But in the Middle East any sort of constructive dialogue is lacking. Leaders on all sides will shout: the enemy is incapable of reason. To which one must respond: since no one is really talking (by which I mean, really listening) how does one know? Those same leaders will perhaps rejoin: talk is cheap, history proves that real change demands action. Indeed it does, but reason responds that negotiations are actions, concessions and compromises are actions, as are mass protests, strikes, blockades, and boycotts. The most momentous change of the last 50 years, the collapse of the Soviet Union and the Warsaw Pact happened almost without violence, because the objective conditions were such that the societies could not be maintained. No one who witnessed German youth smashing down the Berlin wall could believe that the Stasi were not gunning them down. And seeing that the Stasi were not gunning them down, those same youth did not pelt them with stones. Instead, East and West Berliners rushed towards each other and embraced and danced.

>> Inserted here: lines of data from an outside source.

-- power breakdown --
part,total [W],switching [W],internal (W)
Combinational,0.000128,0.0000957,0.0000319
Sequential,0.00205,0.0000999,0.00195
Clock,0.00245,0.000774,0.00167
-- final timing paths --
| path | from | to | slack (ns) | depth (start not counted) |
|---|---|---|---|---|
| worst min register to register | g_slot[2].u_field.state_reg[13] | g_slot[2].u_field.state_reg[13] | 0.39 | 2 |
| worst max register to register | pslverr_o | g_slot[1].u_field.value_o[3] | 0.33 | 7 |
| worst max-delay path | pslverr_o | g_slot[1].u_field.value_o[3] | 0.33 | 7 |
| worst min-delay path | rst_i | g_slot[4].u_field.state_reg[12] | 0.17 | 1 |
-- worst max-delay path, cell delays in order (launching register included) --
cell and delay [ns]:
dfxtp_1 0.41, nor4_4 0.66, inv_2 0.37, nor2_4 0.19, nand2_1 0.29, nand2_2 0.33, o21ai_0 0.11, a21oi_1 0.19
### config.mk
export PLATFORM = sky130hd
export DESIGN_NAME = asttm_top
export DESIGN_NICKNAME = d
export VERILOG_FILES = /design/src/hdl/asttm_pkg.sv /design/src/hdl/asttm_top.sv
export VERILOG_INCLUDE_DIRS = /design/src /design/src/hdl
export SDC_FILE = /design/constraint.sdc
export NUM_CORES = 1
export LEC_CHECK = 0
export BUFFER_PORTS_ARGS = -buffer_cell sky130_fd_sc_hd__buf_4
export CAP_MARGIN = 40
export CORE_MARGIN = 8
export CORE_UTILIZATION = 59
export DETAILED_ROUTE_END_ITERATION = 16
export GPL_ROUTABILITY_DRIVEN = 0
export PLACE_DENSITY = 0.83
export SLEW_MARGIN = 20
export SYNTH_ARGS = -nofsm -noshare
export SYNTH_HDL_FRONTEND = slang
export SYNTH_SLANG_ARGS = --single-unit
### constraint.sdc
create_clock -name clk_i -period 2.9 [get_ports clk_i]
set_input_delay 0.725 -clock clk_i [delete_from_list [all_inputs] [get_ports clk_i]]
set_output_delay 0.725 -clock clk_i [all_outputs]
set_load 0.05 [all_outputs]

Well, they were all Germans, one could respond, and that obviously played a role. But it is even more true that we are all humans. When senses are attuned to reality we all know when other people are suffering: anguish sounds the same in every language because it is expressed in shrieks and sobs, not words. We all know when people have been unjustly deprived of what they need, and we all know, in general, what must be done to overcome that injustice. What we have not solved– but it is the most important thing– is how to make the changes that everyone, deep down, knows must be made, before tens or hundreds of thousands of people are killed by people trying to hold back the tides.